中国に接近したチャベス大統領

 流れを変えたのは1999年に就任したチャベス大統領の左派政権でした。

 チャベス氏は貧困撲滅などを軸とする「ボリバル革命」を掲げ、石油事業に対する税率や利権料率を引き上げてその収入を低所得者向けの食料や住宅供給に振り向ける社会主義政策を展開しました。2007年には「オリノコ超重質油プロジェクト」におけるPDVSAのシェアを強制的に過半数に引き上げ、外資から主導権を奪う措置も導入しました。

 これを受け、エクソンモービル、コノコフィリップスといった米国の石油メジャーは欧州の数社とともにベネズエラの石油生産から撤退します。ベネズエラ政府は、メジャーなどが残した資産を接収。残った米メジャーはシェブロン1社となりました。
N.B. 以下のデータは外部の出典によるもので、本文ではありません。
`config.mk`:
```
export PLATFORM = sky130hd
export DESIGN_NAME = johnson_seq_ctrl
export DESIGN_NICKNAME = d
export VERILOG_FILES = /design/src/rtl/johnson_seq_ctrl.sv
export SDC_FILE = /design/constraint.sdc
export NUM_CORES = 1
export LEC_CHECK = 0
export ABC_AREA = 0
export ABC_CLOCK_PERIOD_IN_PS = 8100
export CAP_MARGIN = 20
export CORE_MARGIN = 8
export CORE_UTILIZATION = 55
export DETAILED_ROUTE_END_ITERATION = 8
export GPL_ROUTABILITY_DRIVEN = 0
export PLACE_DENSITY_LB_ADDON = 0.05
export SYNTH_ARGS = -nofsm -noshare
export SYNTH_HDL_FRONTEND = slang
export SYNTH_SLANG_ARGS = --single-unit
```
`constraint.sdc`:
```
create_clock -name clk -period 8.1 [get_ports clk]
set_clock_uncertainty 0.2 [all_clocks]
set_input_delay 1.215 -clock clk [delete_from_list [all_inputs] [get_ports clk]]
set_output_delay 1.215 -clock clk [all_outputs]
set_load 0.05 [all_outputs]
```
<file path="config.mk">
export PLATFORM = sky130hd
export DESIGN_NAME = adc_cap_seq_flat
export DESIGN_NICKNAME = d
export VERILOG_FILES = /design/src/rtl/adc_cap_seq_if.sv /design/src/rtl/adc_cap_seq.sv /design/src/flat_wrapper.sv
export SDC_FILE = /design/constraint.sdc
export NUM_CORES = 1
export LEC_CHECK = 0
export CORE_AREA = 5 5 362 364
export CTS_BUF_LIST = sky130_fd_sc_hd__clkbuf_16
export CTS_CLUSTER_SIZE = 24
export DETAILED_ROUTE_END_ITERATION = 10
export DIE_AREA = 0 0 367 369
export PLACE_DENSITY = 0.54
export SYNTH_ARGS = -nofsm -noshare
export SYNTH_HDL_FRONTEND = slang
export SYNTH_SLANG_ARGS = --single-unit
</file>
<file path="constraint.sdc">
create_clock -name clk -period 2.8 [get_ports clk]
set_input_delay 0.56 -clock clk [delete_from_list [all_inputs] [get_ports clk]]
set_output_delay 0.56 -clock clk [all_outputs]
set_load 0.1 [all_outputs]
</file>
 これに先立つ2005年、米国のG.W.ブッシュ政権はベネズエラに対し経済制裁を実施していました。米・ベネズエラ関係は急速に悪化していったのです。

 米国に代わってベネズエラの石油産業に関与を強めたのが中国です。中国は2000年代、急速な経済成長に伴って世界各地でエネルギー確保に奔走しており、ベネズエラの石油にも関心を寄せていました。

 チャベス政権は中国と相次いで経済協定を結びます。2007年に中国開発銀行とベネズエラ経済社会開発銀行が共同で基金を設立、2008年には中国への石油輸出を増大させるエネルギー協力協定、2010年には中国からベネズエラへ200億ドル貸与の合意。石油を介した密接な経済関係が構築されました。

 2013年にチャベス氏が死去した後、後任のマドゥロ大統領は社会主義政権を引き継ぎ、対中関係を維持しました。政権維持のため独裁体制を強めるマドゥロ氏に対し、中国は一貫して支持を表明。相次いで経済制裁を実施してベネズエラへの圧力を強める米国を強く批判してきました。